The top-finishing member was Matthews, N.C. ’s Josh Butler, with a third-place at the checker. “It felt like we could have had a better qualifying position, ” said the teen driver. “We just had to sit through the cautions and take our time and ended up finishing third, ” he explained. “We just barely got there on the white-flag lap. It was passing the whole time, running bumper-to-bumper with the person in front of me the whole time and it was just a real race of patience for me, ” he concluded after the race.
Young Timmy Hill, from Port Tobacco, Maryland, held down sixth place at the finish, after starting in seventh. “We got to fourth, got into a little accident on the front straightaway, bent the toe-in, ” he admitted. “We ended up the day and had a sixth-place finish which was real good for us. ”
Austin Hogue’s No. 52 BAPS Paint Supply Chevy was the next Academy car in the results, at eighth place.
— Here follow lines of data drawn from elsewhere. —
$ cat src/source/hud_cfg.svh
`ifndef HUD_CFG_SVH
`define HUD_CFG_SVH

// glyph geometry
`define HUD_GLYPH_ROWS      8
`define HUD_LINE_WORDS      40

// word offsets of the top-left digit inside one buffer
`define HUD_SCORE_ORIGIN    16324
`define HUD_COMBO_ORIGIN    3765

`define HUD_BUF0_BASE       22'h100000
`define HUD_BUF1_BASE       22'h200000

`define HUD_FIFO_DEPTH      4
`define HUD_MEM_CREDITS     2

`define HUD_TRANSPARENT     8'hFF

// totals stop here instead of wrapping.
`define HUD_SCORE_MAX       999999
`define HUD_COMBO_MAX       999

`endif

$ cat src/source/hud_event_pkg.sv
package hud_event_pkg;

    // bit 15 of every event word.
    typedef enum logic
    {
        KIND_HIT   = 1'b0,
        KIND_FRAME = 1'b1
    } hud_kind_e;

    typedef struct packed
    {
        hud_kind_e   kind;
        logic        miss;      // breaks the combo.
        logic [3:0]  reserved;
        logic [9:0]  points;
    } hud_hit_t;

    typedef struct packed
    {
        hud_kind_e   kind;
        logic        flip;      // back buffer swap request.
        logic [13:0] reserved;
    } hud_frame_t;

    typedef union packed
    {
        hud_hit_t   hit;
        hud_frame_t frame;
    } hud_event_u;

endpackage
[src/flat_wrapper.sv]
// flat-port wrapper written by rule: the top's interface ports become plain ports
module fb_write_port_flat 
  (clk, reset, mem_credit, mem_wr, mem_addr, mem_data, mem_be, done, blit_push, blit_word, blit_credit_return);
  blit_if blit_i (.clk(clk), .reset(reset));
  input  logic clk;
  input  logic reset;
  input  logic mem_credit;
  output logic mem_wr;
  output logic [21:0] mem_addr;
  output logic [127:0] mem_data;
  output logic [15:0] mem_be;
  output logic done;
  input wire logic [$bits(blit_i.push)-1:0] blit_push;
  input wire logic [$bits(blit_i.word)-1:0] blit_word;
  output wire logic [$bits(blit_i.credit_return)-1:0] blit_credit_return;
  assign blit_i.push = blit_push;
  assign blit_i.word = blit_word;
  assign blit_credit_return = blit_i.credit_return;
  fb_write_port u_core (.clk(clk), .reset(reset), .mem_credit(mem_credit), .blit(blit_i), .mem_wr(mem_wr), .mem_addr(mem_addr), .mem_data(mem_data), .mem_be(mem_be), .done(done));
endmodule
[config.mk]
export PLATFORM = sky130hd
export DESIGN_NAME = fb_write_port_flat
export DESIGN_NICKNAME = d
export VERILOG_FILES = /design/src/source/hud_draw_pkg.sv /design/src/source/blit_if.sv /design/src/source/fb_write_port.sv /design/src/flat_wrapper.sv
export VERILOG_INCLUDE_DIRS = /design/src /design/src/source
export SDC_FILE = /design/constraint.sdc
export NUM_CORES = 1
export LEC_CHECK = 0
export BUFFER_PORTS_ARGS = -buffer_cell sky130_fd_sc_hd__buf_2
export CAP_MARGIN = 0
export CORE_AREA = 2 2 273 275
export CTS_BUF_LIST = sky130_fd_sc_hd__clkbuf_4 sky130_fd_sc_hd__clkbuf_8
export CTS_CLUSTER_DIAMETER = 80
export DETAILED_ROUTE_END_ITERATION = 8
export DIE_AREA = 0 0 275 277
export GPL_ROUTABILITY_DRIVEN = 0
export SLEW_MARGIN = 20
export SYNTH_ARGS = -nofsm -noshare
export SYNTH_HDL_FRONTEND = slang
export SYNTH_SLANG_ARGS = --single-unit
[constraint.sdc]
create_clock -name clk -period 26.3 [get_ports clk]
set_input_delay 0 -clock clk [delete_from_list [all_inputs] [get_ports clk]]
set_output_delay 0 -clock clk [all_outputs]
set_load 0.02 [all_outputs]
The young Manchester, Pennsylvania racer “got spun out by the 3 car and had to start from the rear” early in the race, then after he had worked his way back up to “tenth or eleventh, ” he admits that: “used up a little more track than I had, trying to pass the 99 car, bounced off his wheel and spun out into the inside wall. ” After this spin and caution, he “had to start in the rear again, and somehow worked our way back up to eighth. ”
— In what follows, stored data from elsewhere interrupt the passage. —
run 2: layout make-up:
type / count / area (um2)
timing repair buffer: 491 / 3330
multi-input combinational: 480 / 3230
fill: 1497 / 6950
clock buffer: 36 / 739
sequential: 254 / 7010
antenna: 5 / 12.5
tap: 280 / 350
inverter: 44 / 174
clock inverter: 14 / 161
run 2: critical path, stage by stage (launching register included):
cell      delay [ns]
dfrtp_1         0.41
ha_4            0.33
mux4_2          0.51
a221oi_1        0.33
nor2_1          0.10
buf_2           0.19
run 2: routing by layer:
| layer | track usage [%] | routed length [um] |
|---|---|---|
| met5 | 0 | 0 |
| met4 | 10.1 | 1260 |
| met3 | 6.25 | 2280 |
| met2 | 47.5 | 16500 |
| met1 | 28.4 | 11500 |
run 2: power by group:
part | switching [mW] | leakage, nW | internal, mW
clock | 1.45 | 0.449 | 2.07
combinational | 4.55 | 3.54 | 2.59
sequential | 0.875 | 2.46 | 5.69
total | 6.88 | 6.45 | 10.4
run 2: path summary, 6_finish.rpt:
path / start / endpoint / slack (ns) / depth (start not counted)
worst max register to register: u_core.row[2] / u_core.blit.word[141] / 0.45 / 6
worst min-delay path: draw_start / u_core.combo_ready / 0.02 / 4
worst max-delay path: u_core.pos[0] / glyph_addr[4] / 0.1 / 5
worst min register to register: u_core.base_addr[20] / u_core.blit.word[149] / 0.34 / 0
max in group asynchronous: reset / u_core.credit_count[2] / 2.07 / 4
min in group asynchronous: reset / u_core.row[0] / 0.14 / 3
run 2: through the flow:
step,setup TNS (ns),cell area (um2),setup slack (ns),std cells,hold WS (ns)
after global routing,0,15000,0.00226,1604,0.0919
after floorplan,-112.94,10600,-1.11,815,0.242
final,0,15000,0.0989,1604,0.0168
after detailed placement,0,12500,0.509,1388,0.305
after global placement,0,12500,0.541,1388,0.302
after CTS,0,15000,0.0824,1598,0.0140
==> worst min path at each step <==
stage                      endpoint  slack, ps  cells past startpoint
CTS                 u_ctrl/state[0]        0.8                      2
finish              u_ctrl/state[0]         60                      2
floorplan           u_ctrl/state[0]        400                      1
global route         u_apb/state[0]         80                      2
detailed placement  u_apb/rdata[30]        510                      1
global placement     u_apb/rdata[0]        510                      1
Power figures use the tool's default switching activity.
## config.mk

```make
export PLATFORM = sky130hd
export DESIGN_NAME = tea_coprocessor
export DESIGN_NICKNAME = d
export VERILOG_FILES = /design/src/tea_pkg.sv /design/src/tea_coprocessor.sv /design/src/tea_ctrl_fsm.sv /design/src/tea_round_counter.sv /design/src/tea_round_datapath.sv
export SDC_FILE = /design/constraint.sdc
export NUM_CORES = 1
export LEC_CHECK = 0
export BUFFER_PORTS_ARGS = -buffer_cell sky130_fd_sc_hd__buf_2
export CAP_MARGIN = 20
export CORE_ASPECT_RATIO = 0.7
export CORE_MARGIN = 5
export CORE_UTILIZATION = 65
export CTS_BUF_LIST = sky130_fd_sc_hd__clkbuf_2
export DETAILED_ROUTE_END_ITERATION = 6
export PLACE_DENSITY = 0.84
export SETUP_SLACK_MARGIN = 0.1
export SYNTH_ARGS = -nofsm -noshare
export SYNTH_HDL_FRONTEND = slang
export SYNTH_SLANG_ARGS = --single-unit
```

## constraint.sdc

```tcl
create_clock -name clk -period 17.7 [get_ports clk]
set_input_delay 2.655 -clock clk [delete_from_list [all_inputs] [get_ports clk]]
set_output_delay 2.655 -clock clk [all_outputs]
set_load 0.005 [all_outputs]
```

## src/tea_pkg.sv

```systemverilog
/*
 * TEA coprocessor shared definitions
 *
 * Data word and function id types, the command and block structs,
 * the delta and key constants, and the decoded function codes of the
 * custom-instruction TEA encryption block.
 */

package tea_pkg;

	////////////////////
	// Basic types
	////////////////////

	// One 32-bit TEA half-block, operand or response
	typedef logic [31:0] word_t;

	// Full function id from the CPU; only [1:0] is decoded
	typedef logic [9:0] func_id_t;

	////////////////////
	// Structs
	////////////////////

	// Command as presented with cmd_valid
	typedef struct packed
	{
		func_id_t function_id;
		word_t    word0;
		word_t    word1;
	} tea_cmd_t;

	// 64-bit block, high word first
	typedef struct packed
	{
		word_t v1;
		word_t v0;
	} tea_block_t;

	////////////////////
	// TEA constants
	////////////////////

	// Golden ratio based round constant
	localparam word_t TEA_DELTA = 32'h9E37_79B9;

	// Fixed 128-bit key
	localparam word_t TEA_KEY0  = 32'h0123_4567;
	localparam word_t TEA_KEY1  = 32'h89AB_CDEF;
	localparam word_t TEA_KEY2  = 32'h1357_9248;
	localparam word_t TEA_KEY3  = 32'h248A_0135;

	////////////////////
	// Function codes
	////////////////////

	// Run the rounds, answer with v0
	localparam logic [1:0] FUNC_ENCRYPT   = 2'd0;

	// Answer with v1 of the stored block
	localparam logic [1:0] FUNC_READ_HIGH = 2'd1;

endpackage

```

## src/tea_coprocessor.sv

```systemverilog
/*
 * TEA custom-instruction coprocessor
 *
 * Encrypts a 64-bit block with the Tiny Encryption Algorithm under a
 * fixed key. Code 0 encrypts and returns v0, code 1 returns v1 of the
 * last result. One command is in flight at a time.
 */

`timescale 1ns/10ps

module tea_coprocessor
	import tea_pkg::*;
#(
	parameter int ROUNDS = 32
) (
	input  logic     clk,
	input  logic     reset,
	input  logic     cmd_valid,
	input  tea_cmd_t cmd,
	output logic     cmd_ready,
	output logic     rsp_valid,
	input  logic     rsp_ready,
	output word_t    rsp_word
);

	logic load;
	logic round_en;
	logic select_high;
	logic last_round;

	////////////////////
	// Control
	////////////////////

	tea_ctrl_fsm u_ctrl
	(
		.clk         (clk),
		.reset       (reset),
		.cmd_valid   (cmd_valid),
		.function_id (cmd.function_id),
		.last_round  (last_round),
		.rsp_ready   (rsp_ready),
		.cmd_ready   (cmd_ready),
		.load        (load),
		.round_en    (round_en),
		.select_high (select_high),
		.rsp_valid   (rsp_valid)
	);

	tea_round_counter #(
		.ROUNDS (ROUNDS)
	) u_counter (
		.clk        (clk),
		.reset      (reset),
		.load       (load),
		.round_en   (round_en),
		.last_round (last_round)
	);

	////////////////////
	// Datapath
	////////////////////

	tea_round_datapath u_datapath
	(
		.clk         (clk),
		.reset       (reset),
		.cmd         (cmd),
		.load        (load),
		.round_en    (round_en),
		.select_high (select_high),
		.rsp_word    (rsp_word)
	);

endmodule

```

## src/tea_ctrl_fsm.sv

```systemverilog
/*
 * TEA coprocessor control
 *
 * Accepts one command at a time, starts the round sequence for an
 * encrypt, and holds the response until the CPU takes it. Codes 2
 * and 3 are accepted and dropped.
 */

`timescale 1ns/10ps

module tea_ctrl_fsm
	import tea_pkg::*;
(
	input  logic     clk,
	input  logic     reset,
	input  logic     cmd_valid,
	input  func_id_t function_id,
	input  logic     last_round,
	input  logic     rsp_ready,
	output logic     cmd_ready,
	output logic     load,
	output logic     round_en,
	output logic     select_high,
	output logic     rsp_valid
);

	typedef enum logic [1:0]
	{
		IDLE,
		ROUND,
		RESPOND
	} tea_state_t;

	tea_state_t state;
	tea_state_t state_next;
	logic       accept;
	logic [1:0] func_code;

	////////////////////
	// Decode
	////////////////////

	assign func_code = function_id[1:0];
	assign accept    = cmd_valid & cmd_ready;

	////////////////////
	// State register
	////////////////////

	always_ff @(posedge clk or posedge reset)
	begin
		if (reset)
			state <= IDLE;
		else
			state <= state_next;
	end

	always_comb
	begin
		state_next = state;
		case (state)
			IDLE:
			begin
				if (accept)
				begin
					if (func_code == FUNC_ENCRYPT)
						state_next = ROUND;
					else if (func_code == FUNC_READ_HIGH)
						state_next = RESPOND;
				end
			end
			ROUND:
			begin
				// Counter flags the final round cycle
				if (last_round)
					state_next = RESPOND;
			end
			RESPOND:
			begin
				if (rsp_ready)
					state_next = IDLE;
			end
			default:
			begin
				state_next = IDLE;
			end
		endcase
	end

	////////////////////
	// Response word select
	////////////////////

	// Ignored codes keep the previous selection
	always_ff @(posedge clk or posedge reset)
	begin
		if (reset)
			select_high <= 1'b0;
		else if (accept)
		begin
			if (func_code == FUNC_ENCRYPT)
				select_high <= 1'b0;
			else if (func_code == FUNC_READ_HIGH)
				select_high <= 1'b1;
		end
	end

	////////////////////
	// Outputs
	////////////////////

	assign cmd_ready = (state == IDLE);
	assign load      = accept & (func_code == FUNC_ENCRYPT);
	assign round_en  = (state == ROUND);
	assign rsp_valid = (state == RESPOND);

endmodule

```

## src/tea_round_counter.sv

```systemverilog
/*
 * TEA round counter
 *
 * Counts completed rounds of the current encryption and flags the
 * final one. ROUNDS must be a power of two, 2 or more.
 */

`timescale 1ns/10ps

module tea_round_counter #(
	parameter int ROUNDS = 32
) (
	input  logic clk,
	input  logic reset,
	input  logic load,
	input  logic round_en,
	output logic last_round
);

	localparam int CNT_W = $clog2(ROUNDS);

	typedef logic [CNT_W-1:0] round_cnt_t;

	localparam round_cnt_t LAST_COUNT = round_cnt_t'(ROUNDS - 1);

	round_cnt_t round_cnt;

	////////////////////
	// Count
	////////////////////

	always_ff @(posedge clk or posedge reset)
	begin
		if (reset)
			round_cnt <= '0;
		else if (load)
			round_cnt <= '0;
		else if (round_en)
			round_cnt <= round_cnt + 1'b1;
	end

	// High during the cycle whose edge performs the last round
	assign last_round = round_en & (round_cnt == LAST_COUNT);

endmodule

```

## src/tea_round_datapath.sv

```systemverilog
/*
 * TEA round datapath
 *
 * Holds the v0/v1 block and the running sum, applies one TEA round
 * per enabled cycle with the fixed key, and selects the response
 * word. The block is kept between commands for the read-high code.
 */

`timescale 1ns/10ps

module tea_round_datapath
	import tea_pkg::*;
(
	input  logic     clk,
	input  logic     reset,
	input  tea_cmd_t cmd,
	input  logic     load,
	input  logic     round_en,
	input  logic     select_high,
	output word_t    rsp_word
);

	tea_block_t data_block;
	tea_block_t block_next;
	word_t      sum;

	////////////////////
	// Round function
	////////////////////

	// Shift/add/xor mix shared by both halves of a round
	function automatic word_t tea_mix(
		input word_t v,
		input word_t key_a,
		input word_t key_b,
		input word_t sum_in
	);
		word_t top;
		word_t mid;
		word_t bot;

		top = (v << 4) + key_a;
		mid = v + sum_in;
		bot = (v >> 5) + key_b;
		return top ^ mid ^ bot;
	endfunction

	always_comb
	begin
		block_next.v0 = data_block.v0 + tea_mix(data_block.v1, TEA_KEY0, TEA_KEY1, sum);
		// Second half works on the updated v0
		block_next.v1 = data_block.v1 + tea_mix(block_next.v0, TEA_KEY2, TEA_KEY3, sum);
	end

	////////////////////
	// Block and sum registers
	////////////////////

	always_ff @(posedge clk or posedge reset)
	begin
		if (reset)
		begin
			data_block <= '0;
			sum        <= '0;
		end
		else if (load)
		begin
			data_block.v0 <= cmd.word0;
			data_block.v1 <= cmd.word1;
			sum           <= TEA_DELTA;
		end
		else if (round_en)
		begin
			data_block <= block_next;
			sum        <= sum + TEA_DELTA;
		end
	end

	////////////////////
	// Response
	////////////////////

	assign rsp_word = select_high ? data_block.v1 : data_block.v0;

endmodule

```

==> results.md <==
- Root Driver: clkbuf_2
- Final setup TNS: 0 ps
- Worst min-delay path category: flop to flop
- Sequential area share after synthesis: 18.3%
- Startpoint types: flop
- Max cap viols: 0
- Yosys top cell by area: dfrtp_1
- Width of the die: 187 um
- Synth Instances: 1,769
- Synth top area cells: dfrtp_1, xnor2_1, ha_1, nand2_1, a21oi_1
- Setup crit end kind: flop
- Max_slew headroom: 19.1%
- Avg WL per Cell: 21.2 um
- Mapped Nets: 1,988
- GRT Residual Overflow: 0
- YS warnings: 0
- Hold Crit Start: u_counter.round_cnt[0]
- Cell variety after synth: 89
- Routed Antenna Nets: 0
- Critical path buffer and inverter count: 1
- Count leader, synth: xnor2_1
- Starting density of the core: 65.8%
- Post-CTS Setup Inserts: 0
- Post-CTS sizing: 0
- Synthesized area per cell: 8.05 um^2
- Area Growth Syn to Fin: 6.42%
- Hold-fix buffer count after cts: 0
- Worst Hold Endpoint: u_counter.round_cnt[0]
- Clock slew at reported path FFs: 340 ps
- # DRC: 0
- Period utilization: 55.4%
- H-tree depth: 3
- WP data required: 18,310 ps
- Worst R2R Setup Slack: 7900 ps
- Die H: 134 um
- Fin nets: 2,054
- Placer Congestion: 0.971
- Main synth FF type: dfrtp_1
- Top Family by Delay on Critical Path: compound AO/OA/AOI/OAI gates
- Fin. max-slew vios: 0
- Final setup violation count: 0
- DRT Pass-1 Iters: 5
- R2R cell count: 40
- Starting DRT DRC Count: 1,507
- Tot GR Track Use: 35.1%
- Post-layout min period: 9800 ps
- Worst slew pin tran: 1210 ps
- Vias per cell: 6.55
- Via count: 13,890
- Crit path arrival time: 10,410 ps
- Die footprint: 25,000 um^2
- Largest fanout on the critical path: 10
- Yosys top cell area share: 18.3%
- Commonest cells in the netlist: xnor2_1, nand2_1, ha_1, a21oi_1, o21ai_0
- Sink Count: 104
- Hold path cells: 1
- Port Buffers: 103
- Clock buffer count from CTS: 9
- RR Startpoint: u_datapath.sum[0]
- Number of synthesized flops with an enable pin: 0
- CP Class: flop to flop
- FF-to-FF End: u_datapath.data_block[63]
- Skew-Pair Late Insertion Delay: 740 ps
- Synth Cell Area: 14,200 um^2
- Cell row count: 45
- Clock Skew: 42.4 ps
- Max clock buf depth: 2
- Synth Register Bits: 104
- Fmax: 102 MHz
- CP peak stage delay: 720 ps
- RSZ-0062 raised after global routing: no
- TritonCTS clock tree: done
- Most used cell, CP: a21o_1
- Detailed placement HPWL: 35.1 mm
- Share of flip-flops with an asynchronous set or reset: 100%
- Fin. Hold Viols: 0
- Fraction of layout cells with a size suffix above 1: 11.8%
- Largest net degree at the start of global routing: 72
- Vias in the first global route: 13,191
- Antenna violations before repair: 0
- First-pass GRT wire length: 70.3 mm
- CP max stage cell: nor2_1
- Outcome: finished, final reports clean
- WL final: 44.9 mm
- Total I/O pin count: 112
- # diodes: 0
- Core area: 21,600 um^2
==> flip-flops by register name, indices dropped and copies added, names as in the netlist <==
register,flops
u_ctrl.state,2
u_datapath.data_block,64
u_ctrl.select_high,1
u_counter.round_cnt,5
u_datapath.sum,32
==> metrics by stage <==
stage | worst slack [ps] | hold WS (ps) | utilization (%) | std cells | instance area (um^2)
global route | 7400 | 574 | 70.1 | 2122 | 15100
CTS | 8180 | 554 | 70.1 | 2122 | 15100
detailed placement | 8310 | 504 | 69.5 | 2106 | 15000
floorplan | 9710 | 471 | - | 1769 | 14200
finish | 7900 | 550 | 70.1 | 2122 | 15100
global placement | 8480 | 490 | 69.5 | 2106 | 15000
==> cells in the final DEF, fill, tap and decap left out, types with 39 or more instances in the layout <==
cell     count
a21o_1      73
a21oi_1    114
a22oi_1     52
buf_2      103
dfrtp_1    104
ha_1       137
inv_1       47
nand2_1    169
nand3_1     39
nor2_1     108
nor3_1      41
o21ai_0    110
xnor2_1    274
xor2_1      64
==> kinds of logic (layout without fill, tap and decap cells) <==
| group | count (synthesis) | in the layout | synth area share (%) |
|---|---|---|---|
| buf+inv | 118 | 189 | 3.13 |
| flops | 104 | 104 | 18.3 |
| simple gates | 508 | 508 | 17.1 |
| fa+ha+maj | 141 | 141 | 12.6 |
| xor+xnor | 343 | 343 | 21.5 |
| mux | 34 | 34 | 2.68 |
| compound gates | 521 | 521 | 24.7 |
==> layer usage <==
metal	track usage (%)	part of all wire, %	up-vias	routed length [um]
li1	-	-	6500	-
met1	49.7	44	6592	19600
met2	51.4	41	730	18300
met3	13.2	14	68	6420
met4	7.27	1.4	0	611
met5	0	0	-	0
==> worst max-delay path by stage <==
stage	cells after the start	endpoint	slack [ps]	startpoint
4_1_cts	40	u_datapath.data_block[63]	8180	u_datapath.sum[0]
3_3_place_gp	40	u_datapath.data_block[63]	8480	u_datapath.sum[0]
6_report	40	u_datapath.data_block[63]	7900	u_datapath.sum[0]
2_1_floorplan	39	u_datapath.data_block[63]	9710	u_datapath.sum[0]
3_5_place_dp	40	u_datapath.data_block[63]	8310	u_datapath.sum[0]
5_1_grt	40	u_datapath.data_block[63]	7400	u_datapath.sum[0]
==> cell type report <==
type | instances | area (um^2)
clock buffer | 9 | 45.0
inverter | 51 | 194
fill | 1863 | 6470
multi-input combinational | 1547 | 11200
sequential | 104 | 2600
tap | 282 | 353
timing repair buffer | 122 | 658
clock inverter | 7 | 85.1
Power is left out: the tool's default activity adds up to more than one toggle a clock period on the data nets, which glitch-free logic cannot reach.
$ cat config.mk
export PLATFORM = sky130hd
export DESIGN_NAME = req_select
export DESIGN_NICKNAME = d
export VERILOG_FILES = /design/src/source/rra_pkg.sv /design/src/source/req_select.sv
export VERILOG_INCLUDE_DIRS = /design/src /design/src/source
export SDC_FILE = /design/constraint.sdc
export NUM_CORES = 1
export LEC_CHECK = 0
export ABC_AREA = 1
export BUFFER_PORTS_ARGS = -buffer_cell sky130_fd_sc_hd__buf_2
export CORE_MARGIN = 3
export CORE_UTILIZATION = 43
export DETAILED_ROUTE_END_ITERATION = 10
export MAX_ROUTING_LAYER = met4
export PLACE_DENSITY = 0.93
export REMOVE_ABC_BUFFERS = 1
export SKIP_CTS_REPAIR_TIMING = 1
export SLEW_MARGIN = 25
export SYNTH_ARGS = -nofsm -noshare
export SYNTH_HDL_FRONTEND = slang
export SYNTH_SLANG_ARGS = --single-unit
export TNS_END_PERCENT = 1
$ cat constraint.sdc
create_clock -name clk -period 0.8 [get_ports clk]
set_input_delay 0.04 -clock clk [delete_from_list [all_inputs] [get_ports clk]]
set_output_delay 0.04 -clock clk [all_outputs]
set_load 0.02 [all_outputs]
`src/source/sync_fifo.sv`:
```
`timescale 1ns/1ns
`default_nettype none

module sync_fifo #(
  parameter int WIDTH      = 32,
  parameter int DEPTH_BITS = 4,
  parameter int AFULL      = 10,
  parameter int AEMPTY     = 4
) (
  input  logic                  clk,
  input  logic                  rst,
  input  logic                  we,
  input  logic [WIDTH-1:0]      din,
  input  logic                  re,
  output logic                  valid,
  output logic [WIDTH-1:0]      dout,
  output logic [DEPTH_BITS:0]   count,
  output logic                  empty,
  output logic                  full,
  output logic                  almostfull,
  output logic                  almostempty
);

  localparam int DEPTH = 1 << DEPTH_BITS;

  typedef logic [DEPTH_BITS:0] cnt_t;
  typedef logic [DEPTH_BITS-1:0] ptr_t;

  logic [WIDTH-1:0] mem [DEPTH];
  ptr_t             wr_ptr;
  ptr_t             rd_ptr;
  logic             wr_ok;
  logic             rd_ok;

  assign empty       = (count == '0);
  assign full        = (count == cnt_t'(DEPTH));
  assign almostfull  = (count >= cnt_t'(AFULL));
  assign almostempty = (count <= cnt_t'(AEMPTY));

  assign wr_ok = we & ~full;  // Writes into a full FIFO are dropped.
  assign rd_ok = re & ~empty; // Reads from an empty FIFO are dropped.

  always_ff @(posedge clk) begin
    if (wr_ok) begin
      mem[wr_ptr] <= din;
    end
  end

  always_ff @(posedge clk) begin
    if (rd_ok) begin
      dout <= mem[rd_ptr]; // Registered read data.
    end
  end

  always_ff @(posedge clk or posedge rst) begin
    if (rst) begin
      wr_ptr <= '0;
      rd_ptr <= '0;
      count  <= '0;
      valid  <= 1'b0;
    end else begin
      valid <= rd_ok; // Pulses with the data one cycle after the read.
      if (wr_ok) begin
        wr_ptr <= wr_ptr + 1'b1;
      end
      if (rd_ok) begin
        rd_ptr <= rd_ptr + 1'b1;
      end
      case ({wr_ok, rd_ok})
        2'b10: begin
          count <= count + 1'b1;
        end
        2'b01: begin
          count <= count - 1'b1;
        end
        default: begin
          count <= count;
        end
      endcase
    end
  end

endmodule

`default_nettype wire

```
Closing quickly on Hogue, after a spin ruined qualifying for him, Mooresville, N.C. ’s Ryan Glenski had the No. 28 Glenski Excavating Chevy suffer one of the more interesting nights. In spite of several spins, thanks to other cars and moisture on the track, “Rocket Jr. ” placed ninth in what he said was “the fastest car out there. ” Glenski described his evening after the race as “I got caught up in a couple of people’s messes and went to the back three times, but we got a ninth out of it, or something like that. The car came home in one piece, two scratches. It was an alright night. ”
Tyler Millwood and Paul Tuthill both had worse fortune than the other four. Millwood’s No. 31 Millwood Plumbing Monte Carlo, from Kingston Georgia, finished in sixteenth place for the race, in front of a standing room only crowd. His finishing position did not reflect young Georgian’s speed after a trio of spins: “I was running sixth and I got out a little too high, setting a guy up to get underneath him, spun the car out, went to the back, came back up to ninth, a kid turned down on me, had to go to the back again. Made it back up to twelfth and I was passing that same kid and he spun me out again, ” he explained.